1 year, $3 million, 0 problems: Chicago hospital achieves a 6-month ROI with new emergency department information system, and goes from impairing profitability to improving it
Categories: Medical InformationIt’s no longer enough for a healthcare organization to expect, or even to derive, only clinical benefits from a software system. The software system that works clinically for patients and doctors must also work financially for hospital and healthcare network administrators–and in fairly short order, too.
PROBLEM
Rush University Medical Center, a Chicago hospital of nearly 700 beds, has been cited nationally in U.S. News and World Report as one of the best hospitals in the U.S. While the institutional side of the healthcare organization was fiscally healthy, our emergency department (ED) was hemorrhaging cash. We estimate that it might have lost $500,000 to $1 million per year–and “estimate” is a key word.

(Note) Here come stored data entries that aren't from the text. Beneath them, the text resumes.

**src/rtl/seg7_scanner.sv**
```systemverilog
// seg7_scanner: time-multiplexed 4-digit 7-segment driver with anti-ghosting guard,
// per-frame input snapshot (no tearing) and optional leading-zero blanking.
//   clk_i          system clock
//   rst_ni         asynchronous active-low reset
//   digit0_i..3_i  BCD digits, digit0 is the rightmost position
//   lz_blank_i     blank leading zeros on digit3/digit2
//   colon_en_i     light the decimal point of digit2 as a mm.ss separator
//   seg_o          active-low cathodes {g,f,e,d,c,b,a}
//   dp_o           active-low decimal-point cathode
//   an_o           active-low one-hot anodes, an_o[i] selects digit i
//   frame_done_o   one-cycle pulse following each input snapshot
module seg7_scanner #(
    parameter int REFRESH_DIV = 100000,
    parameter int GUARD       = 16
) (
    input  logic       clk_i,
    input  logic       rst_ni,
    input  logic [3:0] digit0_i,
    input  logic [3:0] digit1_i,
    input  logic [3:0] digit2_i,
    input  logic [3:0] digit3_i,
    input  logic       lz_blank_i,
    input  logic       colon_en_i,
    output logic [6:0] seg_o,
    output logic       dp_o,
    output logic [3:0] an_o,
    output logic       frame_done_o
);
    localparam int CW = (REFRESH_DIV > 1) ? $clog2(REFRESH_DIV) : 1;
    localparam logic [CW-1:0] LAST    = CW'(REFRESH_DIV - 1);
    localparam logic [CW-1:0] GUARD_C = CW'(GUARD);
    logic [CW-1:0] slot_cnt_q, slot_cnt_d;
    logic [1:0]    idx_q, idx_d;
    logic          first_q;
    logic [15:0]   dig_q, dig_d;
    logic          lz_q, lz_d, colon_q, colon_d;
    logic [6:0]    seg_d, glyph;
    logic          dp_d, frame_done_d;
    logic [3:0]    an_d, cur;
    logic          wrap, snap, guard, blank;
    always_comb begin
        wrap         = slot_cnt_q == LAST;
        // first_q marks the first edge after reset: snapshot and hold slot 0 so the
        // scan restarts in the guard phase of index 0
        snap         = first_q || (wrap && idx_q == 2'd3);
        slot_cnt_d   = (first_q || wrap) ? '0 : slot_cnt_q + CW'(1);
        idx_d        = first_q ? 2'd0 : (wrap ? idx_q + 2'd1 : idx_q);
        dig_d        = snap ? {digit3_i, digit2_i, digit1_i, digit0_i} : dig_q;
        lz_d         = snap ? lz_blank_i : lz_q;
        colon_d      = snap ? colon_en_i : colon_q;
        frame_done_d = snap;
        cur          = dig_d[{idx_d, 2'b00} +: 4];
        guard        = slot_cnt_d < GUARD_C;
        blank        = lz_d && ((idx_d == 2'd3 && dig_d[15:12] == 4'd0) ||
                                (idx_d == 2'd2 && dig_d[15:8] == 8'd0));
        case (cur)
            4'd0:    glyph = 7'h40;
            4'd1:    glyph = 7'h79;
            4'd2:    glyph = 7'h24;
            4'd3:    glyph = 7'h30;
            4'd4:    glyph = 7'h19;
            4'd5:    glyph = 7'h12;
            4'd6:    glyph = 7'h02;
            4'd7:    glyph = 7'h78;
            4'd8:    glyph = 7'h00;
            4'd9:    glyph = 7'h10;
            default: glyph = 7'h3F;
        endcase
        seg_d = (guard || blank) ? 7'h7F : glyph;
        an_d  = guard ? 4'hF : ~(4'b0001 << idx_d);
        dp_d  = guard || idx_d != 2'd2 || !colon_d;
    end
    always_ff @(posedge clk_i or negedge rst_ni) begin
        if (!rst_ni) begin
            slot_cnt_q   <= '0;
            idx_q        <= 2'd0;
            first_q      <= 1'b1;
            dig_q        <= 16'd0;
            lz_q         <= 1'b0;
            colon_q      <= 1'b0;
            seg_o        <= 7'h7F;
            dp_o         <= 1'b1;
            an_o         <= 4'hF;
            frame_done_o <= 1'b0;
        end else begin
            slot_cnt_q   <= slot_cnt_d;
            idx_q        <= idx_d;
            first_q      <= 1'b0;
            dig_q        <= dig_d;
            lz_q         <= lz_d;
            colon_q      <= colon_d;
            seg_o        <= seg_d;
            dp_o         <= dp_d;
            an_o         <= an_d;
            frame_done_o <= frame_done_d;
        end
    end
endmodule

```
**config.mk**
```make
export PLATFORM = sky130hd
export DESIGN_NAME = seg7_scanner
export DESIGN_NICKNAME = d
export VERILOG_FILES = /design/src/rtl/seg7_scanner.sv
export SDC_FILE = /design/constraint.sdc
export NUM_CORES = 1
export LEC_CHECK = 0
export CORE_AREA = 2 2 63 89
export DETAILED_ROUTE_END_ITERATION = 8
export DIE_AREA = 0 0 65 91
export DONT_BUFFER_PORTS = 1
export PLACE_DENSITY = 0.72
export SYNTH_ARGS = -nofsm -noshare
export SYNTH_HDL_FRONTEND = slang
export SYNTH_SLANG_ARGS = --single-unit
```
**constraint.sdc**
```tcl
create_clock -name clk_i -period 2.8 [get_ports clk_i]
set_clock_uncertainty 0.05 [all_clocks]
set_input_delay 0.56 -clock clk_i [delete_from_list [all_inputs] [get_ports clk_i]]
set_output_delay 0.56 -clock clk_i [all_outputs]
set_load 0.02 [all_outputs]
```
After elaboration in Yosys (flattened, before gate mapping)

Memories as Yosys holds them, arrays and structs flattened.
Index checks and enable logic that the tools add are counted.
Widths: inputs -> output; s select.

Add/subtract/negate cells: 2
$mul: 0
Divide/modulo/power cells: 0
Order comparisons: 1
Equal/unequal tests: 5
Shifts and indexed selects: 2
Muxes and demuxes: 8
Bitwise gates (word level): 1
Reductions and logical operators: 13

Operator list:

| kind                  | count |
|---|---|
| $add 17x1->17 const B | 1 |
| $eq 17x17->1 const B  | 1 |
| $lt 17x5->1 const B   | 1 |
| $mux 17               | 1 |
| $mux 16               | 1 |
| $shiftx 16x5->4       | 1 |
| $logic_not 8->1       | 1 |
| $mux 7                | 1 |
| $eq 2x2->1 const B    | 3 |
| $logic_or 1x1->1      | 6 |
| $logic_and 1x1->1     | 4 |
| $logic_not 4->1       | 1 |
| $mux 2                | 2 |
| $mux 4                | 1 |
| $not 4->4             | 1 |
| $shl 1x2->4 const A   | 1 |
| $add 2x1->2 const B   | 1 |
| $mux 1                | 2 |
| $ne 2x2->1 const B    | 1 |
| $logic_not 1->1       | 1 |

Register bits: 51
Latch bits: 0
Bits in writable memories: 0
Bits in read-only memories: 112
Input port bits: 20
Output and inout port bits: 13
Word-level logic and storage cells: 43
Memories kept: 1

Memories:

| name             | words | bits a word | rd ports | clocked after memory_dff | wr ports | RTL line | RTL |
|---|---|---|---|---|---|---|---|
| (name not given) | 16    | 7           | 1        | 0                        | 0        | 56       | `case (cur)` |

Depth between registers and ports, before layout

Gate-level depths: netlist of run 1.

Depth in word-level cells: 10
Gate-level depth with buffers: 13
Mapped depth without buffers: 12

Worst setup path before layout of run 1

Ideal clock, no wire load.

Path kind: register to register
Start: register slot_cnt_q[0]
End: register seg_o[3]
Setup time: 0.091 ns
Arrival: 2.982 ns
Setup slack: -0.323 ns
Cell stages (with the launch flop): 13
Buffers on the path: 1
Path through: dfrtp_1 ha_1 and4_1 and4_4 buf_6 a21oi_4 mux2_4 a32o_1 a211o_1 inv_1 ha_1 and2_1 o31ai_1

Elaborated cells on any way between the ends: 23

RTL lines:

| item                   | RTL line | RTL |
|---|---|---|
| from (decl)            | 32       | `logic [CW-1:0] slot_cnt_q, slot_cnt_d;` |
| from (signal assigned) | 86       | `slot_cnt_q <= slot_cnt_d;` |
| $eq 17x17->1           | 42       | `wrap = slot_cnt_q == LAST;` |
| $logic_and 1x1->1      | 45       | `snap = first_q \|\| (wrap && idx_q == 2'd3);` |
| $logic_or 1x1->1       | 45       |  |
| $mux 16                | 48       | `dig_d = snap ? {digit3_i, digit2_i, digit1_i, digit0_i} : dig_q;` |
| via dig_d[4]           | 35       | `logic [15:0] dig_q, dig_d;` |
| $shiftx 16x5->4        | 52       | `cur = dig_d[{idx_d, 2'b00} +: 4];` |
| $mem_v2 16x7           | -        |  |
| $mux 7                 | 69       | `seg_d = (guard \|\| blank) ? 7'h7F : glyph;` |
| via seg_d[3]           | 37       | `logic [6:0] seg_d, glyph;` |
| to (signal assigned)   | 92       | `seg_o <= seg_d;` |
| to (decl)              | 24       | `output logic [6:0] seg_o,` |

The timed path passes the listed nets, and every way through them passes these cells.

Final worst setup path of run 1

Ends and elaborated chain as after synthesis.

==> impl_metrics.py, run 1 <==
metrics = {
    "yosys": {
        "synth_edf_count": 0,
        "synth_seq_cells": 51,
        "seq_area_frac_synth_pct": 45.87,
        "syn_inst": 293,
        "synth.avg_cell_area_um2": 9.617,
        "ys.flop_type": "dfrtp_1",
        "synth_area_um2": 2818,
        "synth_cell_type_count": 56,
        "synth-async-reset-ratio_pct": 100.0,
        "yosys_warnings": 0,
        "syn-num-nets": 320,
    },
    "grt": {
        "grt_start_max_net_pins": 39,
        "antenna_found_initial": 0,
        "grt-ovfl-total": 0,
        "grt_use_total_pct": 23.52,
        "grt_pass1_wl_mm": 10.67,
        "grt_pass1_vias": 2306,
    },
    "detailed_routing": {
        "drt_iter0_drc": 68,
        "routed_wirelength_mm": 6.552,
        "drc": 0,
        "first_pass_iters": 4,
        "wl_per_cell_um": 16.76,
        "num_vias": 2235,
        "postRouteAntennaNets": 0,
        "viasPerCell": 5.716,
    },
    "die": {
        "ios": 33,
        "core_area_um2": 5081,
        "die_w_um": 65,
        "die_h_um": 91,
        "dieArea_um2": 5915,
        "initial_core_util_pct": 55.45,
        "std_cell_rows": 31,
    },
    "worst_setup_path": {
        "crit_arrival_ns": 2.96,
        "rrSetupSlack_ns": 0.02,
        "cp.buffers_inverters": 1,
        "start_kind": "flop",
        "cp_data_required_time_ns": 2.98,
        "crit_path_top_delay_cell": "dfrtp_1",
        "worstSetupPathType": "flop to flop",
        "cp_num_cells": 11,
        "path_max_fanout": 6,
        "slowest_delay_ns": 0.42,
        "crit_chain": "ha_4, and4_4, and4_4, a21oi_4, mux2_4, a32o_1, a211o_1, inv_2, ha_1, and2_4, o31ai_4",
        "crit_family": "compound AO/OA/AOI/OAI gates",
        "r2r-end": "seg_o[3]",
        "end_kind": "flop",
        "r2r_start": "slot_cnt_q[0]",
        "crit_path_frequent_cell": "and4_4",
        "r2r_cells": 11,
    },
    "clocking": {
        "cts.sinks": 51,
        "cts_tree": "yes",
        "cts_buffer_depth": 2,
        "clk_pin_slew_ns": 0.09,
        "cts_buffers": 5,
        "htreeDepth": 2,
        "clock_latency_ns": 0.30,
        "root_buffer": "clkbuf_8",
    },
    "sta": {
        "fmax_mhz": 359.7,
        "fin_ws_ns": 0.01986,
        "hold_violations": 0,
        "grt_setup_unrepaired": "true",
        "min_period_over_period_pct": 99.29,
        "setup_viol": 0,
        "min_period_ns": 2.780,
        "finalMaxSlewViolations": 0,
        "whs_ns": 0.02868,
    },
    "pwr": {
        "peakVddDrop_mv": 0.3902,
        "p_leak_uw": 0.001430,
        "power_density_nw_per_um2": 464.1,
    },
    "flow_run": {
        "cap_violations": 0,
    },
    "finish": {
        "drive_gt1_share_pct": 29.23,
        "final_core_util_pct": 65.67,
        "finalInstanceArea_um2": 3337,
        "multi_input_area_um2": 1478,
        "layout.nets": 351,
        "fillers": 420,
        "syn_to_final_growth_pct": 18.43,
        "register_area_um2": 1294,
        "n_antenna_cell": 0,
    },
    "placement": {
        "numPortBuffers": 0,
        "gp_congestion": 0.9082,
        "hpwl_mm": 4.675,
        "dp_slack_ns": 0.01081,
        "post_dp_cell_area_um2": 3079,
    },
    "status": {
        "status": "finished clean",
    },
    "worst_hold_path": {
        "hold_class": "input pin to async pin",
    },
}
==> report_power, final <==
| group | leakage, µW | total (µW) | switching [µW] | internal [µW] |
|---|---|---|---|---|
| combinational | 0.000741 | 168 | 94.5 | 73.8 |
| sequential | 0.000624 | 782 | 15.1 | 767 |
| clock | 0.0000644 | 599 | 243 | 356 |
| total | 0.00143 | 1550 | 352 | 1200 |
==> per-layer routing <==
layer / global-route usage (%) / routed length, µm
met1: 25.78 / 2486
met2: 44.33 / 3686
met3: 3.965 / 234
met4: 7.979 / 145
met5: 0 / 0
==> cell usage after synthesis (all sizes together), types with 2 or more instances <==
cell	number	area share, %
a211o	2	0.62
a21o	3	0.80
a21oi	17	3.4
and3	6	1.3
and4	2	0.71
and4bb	2	0.89
buf	7	1.6
clkbuf	7	0.98
dfrtp	38	34
dfstp	13	12
ha	7	3.1
inv	11	1.5
mux2	8	3.5
mux2i	5	1.8
nand2	37	4.9
nand2b	3	0.67
nand3	10	1.8
nand4	4	0.89
nor2	26	3.5
nor2b	3	0.67
nor3	4	0.89
o2111ai	3	1.2
o211ai	4	1.1
o21ai	15	2.7
o22ai	6	1.3
o31ai	3	0.80
or2	9	2.0
or3	5	1.1
xnor2	12	3.7
xor2	5	1.6
==> area by class of cell <==
type | instances | area share [%]
clock buffer | 5 | 2.062
tap | 66 | 2.475
multi-input combinational | 216 | 44.28
clock inverter | 3 | 2.025
timing repair buffer | 38 | 9.036
inverter | 12 | 1.350
sequential | 51 | 38.77
==> worst register-to-register path, stage by stage, from the launching register on <==
cell and delay [ns]:
dfrtp_1 0.42, ha_4 0.18, and4_4 0.15, and4_4 0.20, a21oi_4 0.21, mux2_4 0.33
a32o_1 0.25, a211o_1 0.26, inv_2 0.08, ha_1 0.22, and2_4 0.15, o31ai_4 0.20
==> flip-flops by register name, indices dropped and copies added, names as in the netlist <==
| register | count |
|---|---|
| an_o | 4 |
| colon_q | 1 |
| dig_q | 16 |
| dp_o | 1 |
| first_q | 1 |
| frame_done_o | 1 |
| idx_q | 2 |
| lz_q | 1 |
| seg_o | 7 |
| slot_cnt_q | 17 |
==> worst max-delay path by stage <==
stage	from	endpoint	slack (ns)
floorplan	slot_cnt_q[0]	seg_o[3]	-0.09
global placement	slot_cnt_q[7]	seg_o[3]	0.04
detailed placement	slot_cnt_q[1]	seg_o[3]	0.01
CTS	slot_cnt_q[1]	seg_o[3]	0.004
global route	slot_cnt_q[0]	seg_o[2]	-0.10
finish	slot_cnt_q[0]	seg_o[3]	0.02
==> repair_timing <==
action / CTS / global route
gates cloned: 0 / 0
resized for setup: 2 / 14
hold buffers: 1 / 0
hold endpoints to repair: 38 / 0
pin swaps: 1 / 6
setup endpoints to repair: 1 / 11
setup buffers: 2 / 3
==> layout by cell type (no fill, tap or decap), drive strengths merged, types with 6 or more instances in the layout <==
cell   synthesis  layout
nand2         37      37
buf            7      38
o21ai         15      15
dfrtp         38      38
inv           11      11
dfstp         13      13
ha             7       7
o22ai          6       6
and3           6       6
nor2          26      26
mux2           8       8
or2            9       9
nand3         10      10
a21oi         17      17
xnor2         12      12
==> stage by stage <==
stage	TNS [ns]	power (µW)	cells
floorplan	-0.1142	886.8	293
global placement	0	920.9	377
detailed placement	0	928.4	377
CTS	0	1538	388
global route	-0.4530	1610	391
finish	0	1549	391
==> logic make-up after synthesis <==
kind of cell / Yosys count / synth area share, %
flip-flops: 51 / 45.87
XOR/XNOR: 17 / 5.284
other: 1 / 0.1331
buffers and inverters: 26 / 4.218
AND/OR/NAND/NOR: 115 / 21.09
AO/OA/AOI/OAI: 63 / 15.05
multiplexers: 13 / 5.240
adder cells (fa/ha/maj): 7 / 3.108
(Power assumes the default switching activity.)
==> inputs of run 2 (changes only) <==
Settings changed: ABC_AREA set to 1, CORE_AREA 2 2 63 89 to 2 2 63 88, DIE_AREA 0 0 65 91 to 0 0 65 90.
==> run 2 against run 1 <==
Net effect: global-route usage decreased by 1.0 points; cell area is 8.8% lower; clock power shrank 9.2%; power down 2.4%; synthesized cell count is 27% higher; synthesized area fell by 0.53%; non-clock buffer count decreased by 32; combinational power rose by 7%; die area decreased by 1.1%; first-iteration DRC count rose by 49%.
==> impl_metrics.py, run 2 <==
metrics = {
    "worst_setup_path": {
        "crit_path_frequent_cell": "nand2_1",
        "crit_family": "simple AND/OR/NAND/NOR gates",
        "cp.buffers_inverters": 1,
        "end_kind": "flop",
        "path_max_fanout": 8,
        "worstSetupPathType": "flop to flop",
        "slowest_delay_ns": 0.48,
        "crit_path_top_delay_cell": "dfrtp_1",
        "start_kind": "flop",
        "cp_data_required_time_ns": 2.97,
        "crit_arrival_ns": 2.74,
        "crit_chain": "nor2_2, nand2_1, nor2_2, nand3_2, nand2_1, nand2_1, nor2_1, nor2_2, nand2_1, nand2_1, nor2_4, inv_1, ha_1, nand3b_1, nand3_1, nand3_1",
    },
    "yosys": {
        "synth.avg_cell_area_um2": 7.554,
        "netlist_top_cells_count": "nand2_1 (116), nor2_1 (50), inv_1 (44)",
        "synth_cell_type_count": 30,
        "synth_top_area_share_pct": 33.93,
        "synth_edf_count": 0,
        "syn_inst": 371,
        "syn-num-nets": 398,
        "yosys_warnings": 0,
        "synth_top_cell_by_area": "dfrtp_1",
        "synth_area_um2": 2803,
        "synth_area_leaders": "dfrtp_1 (34%), nand2_1 (16%), dfstp_2 (12%)",
        "seq_area_frac_synth_pct": 46.12,
        "synth_seq_cells": 51,
        "synth.most_common_cell": "nand2_1",
        "ys.flop_type": "dfrtp_1",
        "synth-async-reset-ratio_pct": 100.0,
    },
    "pwr": {
        "p_leak_uw": 0.001518,
        "power_density_nw_per_um2": 497.2,
        "peakVddDrop_mv": 0.4349,
    },
    "clocking": {
        "clock_latency_ns": 0.30,
        "htreeDepth": 2,
        "cts_buffer_depth": 2,
        "cts.sinks": 51,
        "clk_pin_slew_ns": 0.09,
        "cts_buffers": 5,
        "postCtsSetupRepairBufs": 0,
        "cts_tree": "yes",
        "root_buffer": "clkbuf_8",
    },
    "grt": {
        "grt-ovfl-total": 0,
        "grt_use_total_pct": 22.49,
        "antenna_found_initial": 0,
        "grt_pass1_wl_mm": 10.29,
        "grt_start_max_net_pins": 39,
        "grt_pass1_vias": 2295,
    },
    "placement": {
        "hpwl_mm": 4.500,
        "gp_congestion": 0.8900,
        "numPortBuffers": 0,
        "dp_slack_ns": 0.1320,
    },
    "detailed_routing": {
        "routed_wirelength_mm": 6.181,
        "drt_iter0_drc": 101,
        "wl_per_cell_um": 13.89,
        "viasPerCell": 5.112,
        "postRouteAntennaNets": 0,
        "drc": 0,
        "first_pass_iters": 4,
        "num_vias": 2275,
    },
    "die": {
        "core_area_um2": 5081,
        "std_cell_rows": 31,
        "initial_core_util_pct": 55.16,
        "dieArea_um2": 5850,
        "die_w_um": 65,
        "ios": 33,
        "die_h_um": 90,
    },
    "finish": {
        "layout.nets": 405,
        "largest_register_ffs": 17,
        "n_antenna_cell": 0,
        "fillers": 486,
        "syn_to_final_growth_pct": 8.527,
        "largestRegisters": "slot_cnt_q: 17 flops, dig_q: 16 flops, seg_o: 7 flops",
        "final_cell_mix": "nand2_1 (116), nor2_1 (48), inv_1 (44)",
        "drive_gt1_share_pct": 16.36,
        "final_common_cell": "nand2_1",
        "regMostFlops": "slot_cnt_q",
    },
    "sta": {
        "finalMaxSlewViolations": 0,
        "min_period_ns": 2.561,
        "fin_ws_ns": 0.2392,
        "setup_viol": 0,
        "hold_violations": 0,
        "fmax_mhz": 390.5,
        "min_period_over_period_pct": 91.46,
        "tns_ns": 0,
    },
    "worst_hold_path": {
        "hold_class": "input pin to async pin",
    },
    "status": {
        "status": "finished clean",
    },
    "flow_run": {
        "cap_violations": 0,
    },
}
-- run 2: cell count changes after synthesis, moves of 14 or more --
cell / before / now
nand3_1: 10 / 40
nand2_1: 37 / 116
nor2_1: 26 / 50
a21oi_1: 16 / 2
inv_1: 11 / 44
-- run 2: kinds of logic after synthesis --
family / count (synthesis) / share of synthesized area, %
AOI/OAI and AO/OA: 10 / 2.411
and+or+nand+nor: 243 / 38.39
adders and majority gates: 7 / 3.125
other: 1 / 0.1338
DFF: 51 / 46.12
xor gates and xnor gates: 5 / 1.562
buffers and inverters: 54 / 8.259
-- run 2: area by class of cell --
cell class | count | area (µm²) | area share (%)
Clock buffer | 6 | 82.58 | 2.715
Clock inverter | 2 | 38.79 | 1.275
Inverter | 48 | 183.9 | 6.047
Multi-Input combinational cell | 266 | 1304 | 42.86
Sequential cell | 51 | 1292 | 42.49
Tap cell | 66 | 82.58 | 2.715
Timing Repair Buffer | 6 | 57.56 | 1.892
-- run 2: worst register-to-register path, cell delays in order (launching register included) --
cell	delay [ns]
dfrtp_1	0.48
nor2_2	0.13
nand2_1	0.07
nor2_2	0.15
nand3_2	0.15
nand2_1	0.12
nand2_1	0.06
nor2_1	0.22
nor2_2	0.14
nand2_1	0.09
nand2_1	0.08
nor2_4	0.15
inv_1	0.09
ha_1	0.17
nand3b_1	0.17
nand3_1	0.10
nand3_1	0.07
-- run 2: layer usage --
layer	part of all wire, %	vias up	GRT usage, %
met1	40	1081	25.85
met2	55	36	41.58
li1	-	1149	-
met3	2.9	9	2.753
met5	0	-	0
met4	2.1	0	7.979
-- run 2: path summary, 6_finish.rpt --
kind,depth (start not counted),endpoint,startpoint,slack (ns)
max,16,seg_o[3],slot_cnt_q[5],0.24
min,1,slot_cnt_q[2],rst_ni,0.03
max reg2reg,16,seg_o[3],slot_cnt_q[5],0.24
min reg2reg,1,slot_cnt_q[0],slot_cnt_q[0],0.42
max in group asynchronous,1,dig_q[15],rst_ni,2.47
min in group clk_i,2,dig_q[4],digit1_i[0],0.33
-- run 2: through the flow --
step | cells | hold slack, ns | power [µW] | area [µm²] | util, %
2_1_floorplan | 371 | 0.2144 | 933.4 | 2803 | -
3_3_place_gp | 436 | 0.2161 | 961.2 | 2872 | 56.51
3_5_place_dp | 436 | 0.2158 | 966.9 | 2872 | 56.51
4_1_cts | 445 | 0.02738 | 1524 | 3013 | 59.30
5_1_grt | 445 | 0.02047 | 1582 | 3042 | 59.86
6_report | 445 | 0.03465 | 1512 | 3042 | 59.86
-- run 2: power by group --
group	internal [µW]	switching (µW)
logic	58.6	121
registers	775	14.3
clock network	294	250
total	1130	385
-- run 2: repair_timing --
action,CTS,global route
endpoints found under the hold margin,38,0
setup endpoints to repair,0,11
gates resized for setup,0,7
hold buffers,1,0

Our clinicians and administrators knew that the ED had problems with door-to-doctor times, wait times within the ED, throughput and comprehensive documentation that captured and coded services for billing. But without an automated system to accurately measure the problems, everyone guessed at their extent–and damage.
Our emergency department is staffed with 19 attending physicians and 60 nurses, and handles about 42,000 patients annually. Approximately 12 resident physicians representing various medical specialties rotate through the ED each month. Until 2001, nurses and physicians documented with paper, using homegrown chart templates that might generate a single page documentation of a patient encounter.

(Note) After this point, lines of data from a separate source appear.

`config.mk`:
```
export PLATFORM = sky130hd
export DESIGN_NAME = pipe_stage_reg
export DESIGN_NICKNAME = d
export VERILOG_FILES = /design/src/rtl/pipe_stage_reg.sv
export SDC_FILE = /design/constraint.sdc
export NUM_CORES = 1
export LEC_CHECK = 0
export ABC_AREA = 1
export CAP_MARGIN = 40
export CELL_PAD_IN_SITES_DETAIL_PLACEMENT = 1
export CELL_PAD_IN_SITES_GLOBAL_PLACEMENT = 1
export CORE_UTILIZATION = 41
export DETAILED_ROUTE_END_ITERATION = 8
export PLACE_DENSITY_LB_ADDON = 0.1
export SLEW_MARGIN = 20
export SYNTH_ARGS = -nofsm -noshare
export SYNTH_HDL_FRONTEND = slang
export SYNTH_SLANG_ARGS = --single-unit
```
`constraint.sdc`:
```
create_clock -name clk -period 10.4 [get_ports clk]
set_input_delay 1.56 -clock clk [delete_from_list [all_inputs] [get_ports clk]]
set_output_delay 1.56 -clock clk [all_outputs]
set_load 0.01 [all_outputs]
```
[config.mk]
export PLATFORM = sky130hd
export DESIGN_NAME = ycbcr_to_rgb
export DESIGN_NICKNAME = d
export VERILOG_FILES = /design/src/rtl/ycbcr_to_rgb.sv
export SDC_FILE = /design/constraint.sdc
export NUM_CORES = 1
export LEC_CHECK = 0
export ABC_AREA = 1
export CAP_MARGIN = 25
export CORE_UTILIZATION = 25
export CTS_BUF_LIST = sky130_fd_sc_hd__clkbuf_16
export DETAILED_ROUTE_END_ITERATION = 10
export HOLD_SLACK_MARGIN = 0.06
export PLACE_DENSITY_LB_ADDON = 0.3
export SETUP_SLACK_MARGIN = 0.4
export SYNTH_ARGS = -nofsm -noshare
export SYNTH_HDL_FRONTEND = slang
export SYNTH_SLANG_ARGS = --single-unit
export TNS_END_PERCENT = 20
[constraint.sdc]
create_clock -name clk -period 4.7 [get_ports clk]
set_clock_uncertainty 0.2 [all_clocks]
set_input_delay 1.175 -clock clk [delete_from_list [all_inputs] [get_ports clk]]
set_output_delay 1.175 -clock clk [all_outputs]
set_load 0.02 [all_outputs]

ED staff tracked patients with a large grease board that accommodated little more information than the patient’s name and the name of the clinician treating him. We might know which room the patient was in with the grease board, but not other staff available to treat him and not the status of clinical orders related to his care. Financially, physicians’ collections needed work; the ED had operated at a deficit for many years.
We might have lacked clear metrics about our problems, but our objectives were clear. We wanted to capture more data to clinically improve treatment. We wanted to reduce waiting room times, use collected data for process improvement and quality assurance, and better capture interactions between patients and physicians. We knew that the automated capture and reporting of data would favorably influence financials.
SOLUTION
The medical directors before us at Rush also knew that the organization needed an automated emergency department information system (EDIS), and they had identified ibex Pulsecheck from Rosemont, Ill.-based ibex Healthdata Systems as the system they wanted. Unfortunately, the funds weren’t available.
We came to Rush in 2000 to direct and improve its clinical ED performance, and not acquiring an EDIS would have been a deal-breaker for us. We, too, selected the ibex Pulsecheck system, in part because it was designed by an ED physician. With our advent, the funds were forthcoming. We went live with the system on July 1, 2001, and we have experienced no downtime since.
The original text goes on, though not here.